An intelligent optimization system should be able to consider multiple objectives simultaneously, including sustainability, energy efficiency, productivity, process repeatability, dimensional accuracy, and the properties/performance of printed products. The processability of materials, efficiency of processing, and performance of printed products depend heavily on the processing of different feedstock materials. Currently, an expanding material catalog of thermoplastics is available as PBF feedstock material, including polyamides (PA), polyether ether ketone (PEEK) [18], polypropylene [19], and polyurethane (PU) [20]. These polymers have proven suitable for SLS processes and can potentially be used to construct functional components for the aerospace, automotive, and medical industries. New categories of thermoplastics, such as PEEK, PU, and poly (phenylene sulfide), require very specific process conditions. The interdependencies of their process parameters have not been fully revealed using either experiments or simulation models. Furthermore, a lack of understanding regarding process-structure-property relationships restricts the improvement of process repeatability and sustainability of printed components. For example, the high processing temperature and low recyclability of PEEK are critical obstacles to process control [21]. Thermoplastic PU (TPU) is susceptive to laser-induced rapid heating and cooling treatment based on the relatively low decomposition temperature of its short-chain diols or other additives [20,22]. Therefore, the narrow SSR of TPU makes it difficult to identify a suitable process window and desirable energy density range [23,24]. In other words, it is difficult to predict its mechanical properties quantitatively while optimizing process productivity and energy utility simultaneously.
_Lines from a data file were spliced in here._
This is an optimization exercise on Yosys and OpenROAD, whose aim is small area, a short achievable clock period and few clock cycles per item, not a production implementation. Function was checked by simulation only, so behaviour that the tests miss may differ from the original. Power and IR drop assume default switching activity.

File: flow/design.v
`timescale 1ns/1ps
module doc4_class_therm (
    input  wire [31:0] n,
    output wire [6:0]  ge
);
    genvar c;
    generate
        for (c = 1; c < 8; c = c + 1) begin : g_ge
            assign ge[c-1] = (|n[31:4*c]) | (&n[4*c-1:0]);
        end
    endgenerate
endmodule
module doc4_is_perm (
    input  wire [7:0] p,
    output wire       ok
);
    wire [1:0] p0 = p[1:0];
    wire [1:0] p1 = p[3:2];
    wire [1:0] p2 = p[5:4];
    wire [1:0] p3 = p[7:6];
    assign ok = (p0 != p1) && (p0 != p2) && (p0 != p3) &&
                (p1 != p2) && (p1 != p3) && (p2 != p3);
endmodule
module doc4_perm_codec (
    input  wire [4:0] code,
    output reg  [7:0] p,
    output reg  [7:0] q,
    output wire       valid
);
    wire [1:0] a = code[4:3];
    wire [1:0] b = code[2:1];
    wire       c = code[0];
    reg  [1:0] lo, hi, f0, f1;
    integer    i;
    assign valid = (a != b);
    always @* begin
        case ((a < b) ? {a, b} : {b, a})
            4'b0001: begin lo = 2'd2; hi = 2'd3; end
            4'b0010: begin lo = 2'd1; hi = 2'd3; end
            4'b0011: begin lo = 2'd1; hi = 2'd2; end
            4'b0110: begin lo = 2'd0; hi = 2'd3; end
            4'b0111: begin lo = 2'd0; hi = 2'd2; end
            default: begin lo = 2'd0; hi = 2'd1; end
        endcase
        f0 = c ? hi : lo;
        f1 = c ? lo : hi;
        if (!valid) begin
            p = 8'hE4;
            q = 8'hE4;
        end else begin
            p = {a, b, f1, f0};
            q = 8'h00;
            for (i = 0; i < 4; i = i + 1)
                q[2*p[2*i +: 2] +: 2] = i[1:0];
        end
    end
endmodule
module doc4_sort_order (
    input  wire [127:0] t,
    output reg  [7:0]   o
);
    wire g01 = t[31:0]  > t[63:32];
    wire g02 = t[31:0]  > t[95:64];
    wire g03 = t[31:0]  > t[127:96];
    wire g12 = t[63:32] > t[95:64];
    wire g13 = t[63:32] > t[127:96];
    wire g23 = t[95:64] > t[127:96];
    wire [1:0] r1 = {1'b0, ~g01} + {1'b0, g12} + {1'b0, g13};
    wire [1:0] r2 = {1'b0, ~g02} + {1'b0, ~g12} + {1'b0, g23};
    wire [1:0] r3 = {1'b0, ~g03} + {1'b0, ~g13} + {1'b0, ~g23};
    integer r;
    always @* begin
        o = 8'd0;
        for (r = 0; r < 4; r = r + 1)
            o[2*r +: 2] = ((r1 == r) ? 2'd1 : 2'd0) | ((r2 == r) ? 2'd2 : 2'd0) |
                          ((r3 == r) ? 2'd3 : 2'd0);
    end
endmodule
module doc4_csa #(parameter W = 34) (
    input  wire [W-1:0] a,
    input  wire [W-1:0] b,
    input  wire [W-1:0] c,
    output wire [W-1:0] s,
    output wire [W-1:0] cy
);
    wire [W-1:0] co = (a & b) | (a & c) | (b & c);
    assign s  = a ^ b ^ c;
    assign cy = {co[W-2:0], 1'b0};
endmodule
module doc4_add #(parameter W = 32) (
    input  wire [W-1:0] a,
    input  wire [W-1:0] b,
    input  wire         cin,
    output wire [W-1:0] s,
    output wire         cout
);
    wire [W-1:0] p0 = a ^ b;
    wire [W-1:0] g0 = a & b;
    reg  [W-1:0] G, P, Gn, Pn;
    integer i, d, j;
    always @* begin
        G = {g0[W-1:1], g0[0] | (p0[0] & cin)};
        P = p0;
        for (d = 1; d < W; d = d * 2) begin
            Gn = G;
            Pn = P;
            for (i = 0; i < W; i = i + 1)
                if ((i / d) % 2 == 1) begin
                    j = (i / d) * d - 1;
                    Gn[i] = G[i] | (P[i] & G[j]);
                    Pn[i] = P[i] & P[j];
                end
            G = Gn;
            P = Pn;
        end
    end
    assign s    = p0 ^ {G[W-2:0], cin};
    assign cout = G[W-1];
endmodule
`timescale 1ns/1ps
module doc4_stage1 (
    input  wire [3:0]   op,
    input  wire [127:0] va,
    input  wire [7:0]   pa,
    input  wire [4:0]   code,
    input  wire [2:0]   ka,        
    input  wire [2:0]   kb,        
    output wire [127:0] x,
    output reg  [7:0]   perm,
    output wire [6:0]   tk,
    output wire [3:0]   mode,      
    output wire         err,       
    output wire         wrap1      
);
    localparam [3:0] OP_THR = 4'h0, OP_CLS = 4'h1, OP_SORT = 4'h2, OP_PAPPLY = 4'h3,
                     OP_PENC = 4'h4, OP_PDEC = 4'h5, OP_PINV = 4'h6, OP_DFWD = 4'h7,
                     OP_DINV = 4'h8, OP_HUNPK = 4'hA, OP_ENC = 4'hB, OP_DEC = 4'hC;
    wire is_sum = (op == OP_DINV) | (op == OP_DEC);
    assign mode = {(op == OP_SORT) | (op == OP_PAPPLY) | (op == OP_DFWD) | (op == OP_ENC),
                   op == OP_THR, is_sum, (op == OP_DFWD) | (op == OP_ENC)};
    wire pa_ok;
    doc4_is_perm u_isperm (.p(pa), .ok(pa_ok));
    wire [7:0] pdec, pinv;
    wire       code_ok;
    doc4_perm_codec u_codec (.code(code), .p(pdec), .q(pinv), .valid(code_ok));
    wire [7:0] sorder;
    doc4_sort_order u_sort (.t(va), .o(sorder));
    wire [2:0] k = ((op == OP_DEC) | (op == OP_HUNPK)) ? ka : kb;
    wire [6:0] tkk;
    genvar n;
    generate
        for (n = 0; n < 7; n = n + 1) begin : g_tkk
            assign tkk[n] = (k > n);
        end
    endgenerate
    wire [6:0] ge0, ge1, ge2, ge3;
    doc4_class_therm u_ge0 (.n(va[31:0]),   .ge(ge0));
    doc4_class_therm u_ge1 (.n(va[63:32]),  .ge(ge1));
    doc4_class_therm u_ge2 (.n(va[95:64]),  .ge(ge2));
    doc4_class_therm u_ge3 (.n(va[127:96]), .ge(ge3));
    assign tk = (op == OP_ENC) ? (ge0 & ge1 & ge2 & ge3) :
                ((op == OP_CLS) | (op == OP_DFWD)) ? ge0 : tkk;
    wire [31:0] thr;
    generate
        for (n = 0; n < 32; n = n + 1) begin : g_thr
            if (n < 28) assign thr[n] = tkk[n / 4];
            else        assign thr[n] = 1'b0;
        end
    endgenerate
    wire [33:0] a_s, a_c;
    doc4_csa u_csa (.a({2'd0, va[31:0]}), .b({2'd0, va[63:32]}), .c({2'd0, thr}),
                    .s(a_s), .cy(a_c));
    wire [33:0] h;
    wire        h_co;
    doc4_add #(.W(34)) u_add_h (.a(a_s), .b(a_c), .cin(1'b0), .s(h), .cout(h_co));
    wire [31:0] g;
    wire        g_co;
    doc4_add #(.W(32)) u_add_g (.a(va[95:64]), .b(va[127:96]), .cin(1'b0), .s(g), .cout(g_co));
    assign wrap1 = h[33] | h[32] | g_co;
    assign x = {is_sum ? g : va[127:96], va[95:64], is_sum ? h[31:0] : va[63:32], va[31:0]};
    always @* begin
        case (op)
            OP_SORT, OP_ENC:           perm = sorder;
            OP_PAPPLY, OP_PENC:        perm = pa;
            OP_PINV, OP_DEC:           perm = pinv;
            OP_PDEC:                   perm = pdec;
            default:                   perm = 8'hE4;
        endcase
    end
    assign err = ((op == OP_PAPPLY) | (op == OP_PENC)) ? ~pa_ok : ~code_ok;
endmodule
Therefore, an intelligent approach to PBF process optimization is essential for future material development and product quality control. Such an optimization approach can be derived systematically based on both numerical studies and experimental validation.

In this paper, an intelligent optimization system for PBF for thermoplastics is proposed to establish quantitative relationships between process parameters and multiple objectives, including mechanical properties, productivity, and energy consumption. Material/powder behaviors, process parameters, and process conditions are critical factors of intelligent process optimization. Melting pool features are predicted based on numerical analysis and validated based on experimental characterization. Quantitative functions of melting depth/width with respect to process parameters are also derived. Therefore, contour maps of operation windows and desirable energy density ranges can be identified for specific thermoplastics. Based on an improved understanding of the relationships between PBF processes, microstructures, and mechanical performance, a data-driven approach requiring a small set of experimental and simulation data is introduced to establish correlations between process parameters and the mechanical tensile strength of printed materials. Next, mechanical properties, productivity, and energy efficiency are described as functions of melting depth/width, which can be correlated with process parameters. Inversely, the newly derived relationships between process parameters and mechanical property/energy efficiency maps can serve as effective guidelines for material selection and process parameter determination. The proposed approach for systematic optimization is widely applicable to different types of thermoplastics and can facilitate the establishment of a reliable knowledgebase for AM technologies.